Geithner has worked closely with Treasury Secretary Henry Paulson and Federal Reserve Chairman Ben Bernanke this year as the government seized control of mortgage giants Fannie Mae and Freddie Mac and insurer American International Group Inc.
But analysts say it would be a mistake to say Friday’s market reversal marks an end to the carnage that has wiped out 45.8 percent of the value of the S&P 500 index since the start of the year.
“I don’t think anyone can say we’ve reached the bottom yet,” said Chuck Gabriel, managing director of Capital Alpha Partners in Washington. “It’s going to be a very gloomy Christmas.”
Kim Caughey, equity research analyst at Fort Pitt Capital Group in Pittsburgh, said that “for investors to get more confidence, we need to know details” of the new administration’s plans to handle the crisis.
“There’s been a vacuum of leadership” she added, “and when that happens, you get fear and rumors, and then people sell.”
Obama on Saturday outlined his plan to create 2.5 million jobs by January 2011 to rebuild roads and bridges and modernize schools while developing alternative energy sources and more efficient cars.
“These aren’t just steps to pull ourselves out of this immediate crisis; these are the long-term investments in our economic future that have been ignored for far too long,” Obama said in the weekly Democratic radio address.
Obama's goal is to get the plan quickly through Congress, with help from both parties, after he takes office Jan. 20.
The government reported last week that new claims for jobless benefits rose to a 16-year high. And while the price for gasoline and other consumer goods are falling, that’s raising fears that a deflationary environment would further zap spending and corporate profits.
The market’s inability to turn around also has fed criticism of the government’s handling of the crisis.
Since being rolled out a month ago, the Treasury Department-administered bailout has undergone two major revisions. One was its abandonment of the original plan to buy banks’ toxic assets. The second was its decision to let the Obama administration decide how to spend the second half of the $700 billion.

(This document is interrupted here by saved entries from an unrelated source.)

// main
module main(clk, buttons, init_cells, leds, rgb, cols, rows);
Size in the first run: about 80 flip-flops, roughly 12000 µm² of cells after synthesis.
clock: 2.97 ns
lec_check: 0
cap_margin: 10
cell_pad_in_sites_detail_placement: 0
core_aspect_ratio: 1.23
core_margin: 2
core_utilization: 72
cts_cluster_diameter: 232
cts_cluster_size: 15
hold_slack_margin: -0.08
setup_slack_margin: 0.02
slew_margin: 20
run.sh (not shown) runs the stock make flow with config.mk's settings and CLKGATE_MAP_FILE=.
The first run reached the layout checks and failed them: setup timing.
Next try:
CAP_MARGIN = 20   (was 10)
CELL_PAD_IN_SITES_DETAIL_PLACEMENT = unset   (was 0)
CORE_ASPECT_RATIO = unset   (was 1.23)
CORE_UTILIZATION = 40   (was 72)
CTS_CLUSTER_DIAMETER = unset   (was 232)
CTS_CLUSTER_SIZE = unset   (was 15)
HOLD_SLACK_MARGIN = unset   (was -0.08)
PLACE_DENSITY = 0.6   (was unset)
SETUP_SLACK_MARGIN = unset   (was 0.02)
clock period = 7.0 ns   (was 2.97 ns; I/O delays follow)
Outcome: This time the run completed without violations. Cell count rose by 1.3%. Routed wire length fell by 33%. Cell area drops by 10%. Worst setup slack gets better by 2.7 ns. Via count came out lower by 21%. Count of clock-buffer cells in the layout came out lower by 2.


Starting RTL as in the previous note.
Settings: LEC_CHECK=0, ABC_AREA=1, CAP_MARGIN=20, CORE_MARGIN=2, CORE_UTILIZATION=72, CTS_CLUSTER_DIAMETER=92, CTS_CLUSTER_SIZE=13, PLACE_DENSITY_LB_ADDON=0.27, SETUP_SLACK_MARGIN=-0.01, SLEW_MARGIN=20; clock period 5.7 ns.
==> next run, changes <==
ABC_AREA = default   (was 1)
CORE_UTILIZATION = 65   (was 72)
CTS_CLUSTER_DIAMETER = default   (was 92)
CTS_CLUSTER_SIZE = default   (was 13)
PLACE_DENSITY_LB_ADDON = default   (was 0.27)
SETUP_SLACK_MARGIN = default   (was -0.01)
clock period = 5.4 ns   (was 5.7 ns; I/O delays follow)
The changed run ran to the end with no violations.
Synthesized cell count fell by 11%.
Global-route usage fell by 5.8 points.
Core utilization fell by 8.1 points.
Routed wire length fell by 11%.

“It doesn’t instill confidence; it erodes it,” Joe Battipaglia, market strategist at Stifel Nicolaus, said of the shift in course.
“The perception on Wall Street is that Washington is rudderless,” he added. “There’s no leadership on the pressing issues of the day ... and time is running out.”
Anxiety about the rescue plan has punished shares of the nation’s biggest banks, which received $125 billion in government capital injections under the rescue plan. Shares of financial service companies on the S&P 500 have fallen 41 percent since the election and 23 percent in the past week.
None have suffered like Citigroup. The global banking titan’s shares slid a combined 55 percent Thursday and Friday and ended the week at $3.77 on fears that it will have to take even bigger charges for loan losses.
Citigroup’s fall despite taking billions in bailout dollars “has really scared the market,” said John Lynch, chief market analyst at Evergreen Investments. “The government is throwing everything at (the crisis), and yet Citi is still under $5. That’s an alarm.”
Also rattling investors have been troubled congressional talks on whether the government should bail out the Detroit automakers. The failure to get a deal done upset markets earlier in the week and could further threaten the stock market if left dangling.
“The market wants this stuff resolved,” said Jack A. Ablin, chief investment officer at Harris Private Bank in Chicago.
Some investors have seized on the auto industry tumult as a sign of the perils facing the economy — prompting them to pull money out of the market.
“Individual investors have remained pretty cool throughout most of this downturn .... but I am starting to hear from clients saying basically, ‘We’re already down this much. Should we throw in the towel” and sell everything?
“Most of them are in good shape, but the erosion of dollars and cents does impact their psychology,” he said.
AP writer Will Lester in Washington contributed to this report.